• _WHAT YOU WILL DO_: Find the string "else" in the records. Copy each line that has it.
DATA EXCERPTS section start
<file path="config.mk">
export PLATFORM = sky130hd
export DESIGN_NAME = lsu_bus_ctrl
export DESIGN_NICKNAME = d
export VERILOG_FILES = /design/src/rtl/lsu_bus_ctrl.sv
export SDC_FILE = /design/constraint.sdc
export NUM_CORES = 1
export LEC_CHECK = 0
export ABC_CLOCK_PERIOD_IN_PS = 1550
export BUFFER_PORTS_ARGS = -buffer_cell sky130_fd_sc_hd__buf_4
export CORE_ASPECT_RATIO = 0.5
export CORE_MARGIN = 2
export CORE_UTILIZATION = 41
export DETAILED_ROUTE_END_ITERATION = 12
export PLACE_DENSITY = 0.74
export SYNTH_ARGS = -nofsm -noshare
export SYNTH_HDL_FRONTEND = slang
export SYNTH_SLANG_ARGS = --single-unit
</file>
<file path="constraint.sdc">
create_clock -name clk -period 1.55 [get_ports clk]
set_input_delay 0.155 -clock clk [delete_from_list [all_inputs] [get_ports clk]]
set_output_delay 0.155 -clock clk [all_outputs]
set_load 0.01 [all_outputs]
</file>
<file path="src/rtl/lsu_bus_ctrl.sv">
// Load/store bus controller: captures one word access, runs req/gnt + rvalid, returns data/ack.
// Optional bus watchdog enabled by defining LSU_TIMEOUT_EN (counter width TIMEOUT_W).
module lsu_bus_ctrl #(
    parameter int unsigned TIMEOUT_W = 8
) (
    input  logic        clk,
    input  logic        rst_n,
    input  logic        ex_req_i,
    input  logic        ex_we_i,
    input  logic [31:0] ex_addr_i,
    input  logic [31:0] ex_wdata_i,
    input  logic [3:0]  ex_wmask_i,
    output logic [31:0] ex_rdata_o,
    output logic        ex_ack_o,
    output logic        ex_err_o,
    output logic        hold_o,
    output logic        bus_req_o,
    output logic        bus_we_o,
    output logic [31:0] bus_addr_o,
    output logic [31:0] bus_wdata_o,
    output logic [3:0]  bus_be_o,
    input  logic        bus_gnt_i,
    input  logic        bus_rvalid_i,
    input  logic [31:0] bus_rdata_i,
    input  logic        bus_err_i
);
    typedef enum logic [1:0] {
        ST_IDLE = 2'd0,
        ST_REQ  = 2'd1,
        ST_WAIT = 2'd2,
        ST_DONE = 2'd3
    } state_e;

    state_e      state_q, state_d;
    logic        bus_req_q, bus_req_d;
    logic        bus_we_q, bus_we_d;
    logic [31:0] bus_addr_q, bus_addr_d;
    logic [31:0] bus_wdata_q, bus_wdata_d;
    logic [3:0]  bus_be_q, bus_be_d;
    logic        ex_ack_q, ex_ack_d;
    logic        ex_err_q, ex_err_d;
    logic [31:0] ex_rdata_q, ex_rdata_d;
    logic        timeout_c;
    logic        unused_addr_lsb;

    assign unused_addr_lsb = ^ex_addr_i[1:0];

`ifdef LSU_TIMEOUT_EN
    logic [TIMEOUT_W-1:0] cnt_q, cnt_d;

    // Watchdog: zeroed while idle so it starts at 0 on REQ entry, counts through REQ/WAIT.
    always_comb begin
        cnt_d = cnt_q;
        if (state_q == ST_IDLE) begin
            cnt_d = '0;
        end else if ((state_q == ST_REQ) || (state_q == ST_WAIT)) begin
            cnt_d = cnt_q + TIMEOUT_W'(1);
        end
    end

    assign timeout_c = ((state_q == ST_REQ) || (state_q == ST_WAIT)) && (cnt_q == '1);

    always_ff @(posedge clk or negedge rst_n) begin
        if (!rst_n) begin
            cnt_q <= '0;
        end else begin
            cnt_q <= cnt_d;
        end
    end
`else
    logic unused_timeout_w;

    assign unused_timeout_w = ^32'(TIMEOUT_W);
    assign timeout_c        = 1'b0;
`endif

    // Next-state and registered-output logic.
    always_comb begin
        state_d     = state_q;
        bus_req_d   = bus_req_q;
        bus_we_d    = bus_we_q;
        bus_addr_d  = bus_addr_q;
        bus_wdata_d = bus_wdata_q;
        bus_be_d    = bus_be_q;
        ex_ack_d    = 1'b0;
        ex_err_d    = 1'b0;
        ex_rdata_d  = ex_rdata_q;

        case (state_q)
            ST_IDLE: begin
                if (ex_req_i) begin
                    state_d     = ST_REQ;
                    bus_req_d   = 1'b1;
                    bus_we_d    = ex_we_i;
                    bus_addr_d  = {ex_addr_i[31:2], 2'b00};
                    bus_wdata_d = ex_we_i ? ex_wdata_i : 32'h0;
                    bus_be_d    = ex_we_i ? ex_wmask_i : 4'b1111;
                end
            end
            ST_REQ: begin
                if (timeout_c) begin
                    state_d    = ST_DONE;
                    bus_req_d  = 1'b0;
                    ex_ack_d   = 1'b1;
                    ex_err_d   = 1'b1;
                    ex_rdata_d = 32'h0;
                end else if (bus_gnt_i) begin
                    state_d   = ST_WAIT;
                    bus_req_d = 1'b0;
                end
            end
            ST_WAIT: begin
                if (timeout_c) begin
                    state_d    = ST_DONE;
                    ex_ack_d   = 1'b1;
                    ex_err_d   = 1'b1;
                    ex_rdata_d = 32'h0;
                end else if (bus_rvalid_i) begin
                    state_d    = ST_DONE;
                    ex_ack_d   = 1'b1;
                    ex_err_d   = bus_err_i;
                    ex_rdata_d = (bus_we_q || bus_err_i) ? 32'h0 : bus_rdata_i;
                end
            end
            ST_DONE: begin
                state_d = ST_IDLE;
            end
            default: begin
                state_d = ST_IDLE;
            end
        endcase
    end

    always_ff @(posedge clk or negedge rst_n) begin
        if (!rst_n) begin
            state_q     <= ST_IDLE;
            bus_req_q   <= 1'b0;
            bus_we_q    <= 1'b0;
            bus_addr_q  <= 32'h0;
            bus_wdata_q <= 32'h0;
            bus_be_q    <= 4'b0000;
            ex_ack_q    <= 1'b0;
            ex_err_q    <= 1'b0;
            ex_rdata_q  <= 32'h0;
        end else begin
            state_q     <= state_d;
            bus_req_q   <= bus_req_d;
            bus_we_q    <= bus_we_d;
            bus_addr_q  <= bus_addr_d;
            bus_wdata_q <= bus_wdata_d;
            bus_be_q    <= bus_be_d;
            ex_ack_q    <= ex_ack_d;
            ex_err_q    <= ex_err_d;
            ex_rdata_q  <= ex_rdata_d;
        end
    end

    // Stall is combinational so the pipeline freezes in the same cycle the request appears.
    assign hold_o = ((state_q == ST_IDLE) && ex_req_i) || (state_q == ST_REQ) || (state_q == ST_WAIT);

    assign bus_req_o   = bus_req_q;
    assign bus_we_o    = bus_we_q;
    assign bus_addr_o  = bus_addr_q;
    assign bus_wdata_o = bus_wdata_q;
    assign bus_be_o    = bus_be_q;
    assign ex_ack_o    = ex_ack_q;
    assign ex_err_o    = ex_err_q;
    assign ex_rdata_o  = ex_rdata_q;

endmodule

</file>
==> flow_metrics.tcl <==
set metrics [dict create \
    dr.pass1.iters 4 \
    drv_cap 0 \
    wl_per_cell_um 15.9 \
    cts_made_buffers 9 \
    hold_ws_ns 0.0317 \
    grt_pass1_wl_um 16400 \
    synthAdderAreaFrac_pct 1.23 \
    fin_crit_ns 1.54 \
    netlist_instances 325 \
    diodes 0 \
    worstPathArrival_ns 1.77 \
    hold_viol 0 \
    avgSynthCellArea_um2 12.6 \
    area_delta_synth_final_pct 55.6 \
    dpl.hpwl_um 7380 \
    crit_path_end_kind "register" \
    timing.setup.tns_ns 0 \
    synth_edf_count 0 \
    first_iter_violations 152 \
    antenna_found_initial 0 \
    synthTopCellsByCount "dfrtp_1, nand2_1, o21ai_0" \
    synth_compound_area_share_pct 12.1 \
    synth_warnings 0 \
    clk_path_buf_depth 2 \
    synth_area_leaders "dfrtp_1, a22o_1, nand2_1" \
    cts_sinks 104 \
    synth-simple-area-share_pct 8.56 \
    p_per_area_nw_per_um2 1970 \
    clkLatencyLatePin_ns 0.34 \
    worst-setup-path-type "reg -> reg" \
    start_kind "register" \
    rsz0062_at_grt "yes" \
    cp_data_required_time_ns 1.78 \
    synth.area.mux_share_pct 10.6 \
    first_global_vias 3210 \
    finalMaxSlewViolations 0 \
    crit_fanout 3 \
    viasPerCell 4.71 \
    synth_largest_area_cell "dfrtp_1" \
    dp_cells 656 \
    die-area_um2 10800 \
    grt_max_degree 46 \
    port_buffers 207 \
    dr_total_vias 3208 \
    grt-ovfl-total 0 \
    initial_utilization_pct 42.8 \
    drcViolationCount 0 \
    grt_usage_pct 19.2 \
    wl_um 10800 \
    gp_congestion 0.757 \
    dp_slack_ns 0.0399 \
    synth_seq_cells 104 \
    postRouteAntennaNets 0 \
    ir_worst_vdd_uv 907 \
    status "finished clean" \
    cts-root-buf "clkbuf_16" \
    hp-class "in -> reg" \
    cts_tree "yes" \
    htreeDepth 3 \
    synthesis.area_um2 4080 \
    synth_top_area_share_pct 63.8 \
    finalCritPeriodShare_pct 99.5 \
    setup_viol 0 \
    synth.distinct_cells 25 \
    io_pins 212 \
    instances_no_fill 681 \
    synth_top_family_by_area "compound AO/OA/AOI/OAI gates" \
    clock_skew_ns 0.00724 \
    core_um2 9540 \
    power_leakage_nw 3.34 \
    synth_xor_area_share_pct 0 \
    synth_flop_cell "dfrtp_1" \
    nNetsFinal 652 \
    async_flop_share_pct 100 \
    fp.dieW_um 145 \
    rows 25 \
    synth_most_common_cell "dfrtp_1" \
    max_freq_mhz 649 \
    die_height_um 74.5 \
    clk_pin_slew_worst_paths_ns 0.07 \
    fin_ws_ns 0.00841 \
    yosysSeqAreaShare_pct 63.8 \
    drive_gt1_share_pct 51.8 \
]
-- worst max-delay path: stages (launching register included) --
cell and delay, ns:
dfrtp_1 0.40, inv_2 0.08, ha_4 0.18, buf_4 0.13, nand2b_1 0.11, o221a_4 0.20
mux2_2 0.32
-- sequential cells by signal (all words and copies together) (netlist names) --
signal and count:
ex_err_o 1, ex_rdata_o 32, bus_addr_o 30, bus_wdata_o 32, bus_we_o 1, bus_req_o 1, bus_be_o 4, ex_ack_o 1
state_q 2
-- layer usage --
metal | global-route usage, % | routed length [um]
met5 | 0 | 0
met4 | 6.97 | 191
met3 | 4.54 | 435
met2 | 35.8 | 5880
met1 | 22.6 | 4290
-- cells by family after synthesis --
kind of cell / after synthesis
flip-flops: 104
AND/OR/NAND/NOR: 83
AO/OA/AOI/OAI: 72
multiplexers: 33
buffers and inverters: 28
adder cells (fa/ha/maj): 4
other: 1
-- worst paths after layout --
check,slack [ns],start,cells after the start,endpoint
hold / removal,0.03,bus_rdata_i[6],2,ex_rdata_o[6]$_DFFE_PN0P_
max in group asynchronous,0.72,rst_n,3,bus_req_o$_DFFE_PN0P_
setup / recovery,0.008,state_q[0]$_DFFE_PN0P_,6,state_q[1]$_DFFE_PN0P_
setup reg to reg,0.008,state_q[0]$_DFFE_PN0P_,6,state_q[1]$_DFFE_PN0P_
min in group asynchronous,0.27,rst_n,2,bus_wdata_o[20]$_DFFE_PN0P_
hold reg to reg,0.48,bus_wdata_o[8]$_DFFE_PN0P_,2,bus_wdata_o[8]$_DFFE_PN0P_
-- cells in the final DEF, fill, tap and decap left out, types with 2 or more instances in the layout --
cell type / netlist / layout
buf_12: 0 / 6
inv_2: 0 / 2
conb_1: 1 / 2
buf_6: 3 / 2
mux2_2: 15 / 7
ha_1: 4 / 2
buf_4: 2 / 215
nand2_1: 69 / 68
nor2_1: 3 / 2
nor2b_1: 4 / 4
mux2_4: 17 / 25
nand2b_1: 2 / 2
nand2_2: 2 / 2
clkbuf_16: 0 / 9
dfrtp_1: 104 / 104
bufbuf_16: 0 / 2
clkinv_2: 0 / 2
a22o_1: 32 / 32
o21ai_0: 36 / 34
o21ai_1: 0 / 2
inv_1: 5 / 3
-- per-stage QoR --
| stage | power (mW) | util, % | instance area [um^2] |
|---|---|---|---|
| after CTS | 12.4 | 65.8 | 6280 |
| after floorplan | 7.08 | - | 4080 |
| after global routing | 13.2 | 66.5 | 6340 |
| after detailed placement | 9.84 | 61.2 | 5840 |
| final | 12.5 | 66.5 | 6340 |
| after global placement | 9.70 | 61.2 | 5840 |
-- final cells by class --
class | instances | area (um^2)
clock buffers | 11 | 243
flip-flops and latches | 104 | 2600
repair buffers | 227 | 1850
well taps | 135 | 169
clock inverters | 5 | 56.3
multi-input cells | 194 | 1410
inverters | 5 | 18.8
fillers | 732 | 3200
-- power breakdown --
group	leakage, nW	internal (mW)	switching, mW
clock	0.145	1.29	0.971
sequential	1.33	3.95	0.686
combinational	1.87	3.27	2.33
total	3.34	8.51	3.99
-- timing repair --
action	4_1_cts	5_1_grt
setup endpoints to repair	1	51
hold buffers	1	0
endpoints found under the hold margin	23	0
gates resized for setup	5	18
gates cloned	2	0
pin swaps	2	1
buffers inserted	5	1
Power figures use the tool's default switching activity.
DATA EXCERPTS section end
• _WRITTEN ANSWER_:
        end else if ((state_q == ST_REQ) || (state_q == ST_WAIT)) begin
        end else begin
`else
                end else if (bus_gnt_i) begin
                end else if (bus_rvalid_i) begin
        end else begin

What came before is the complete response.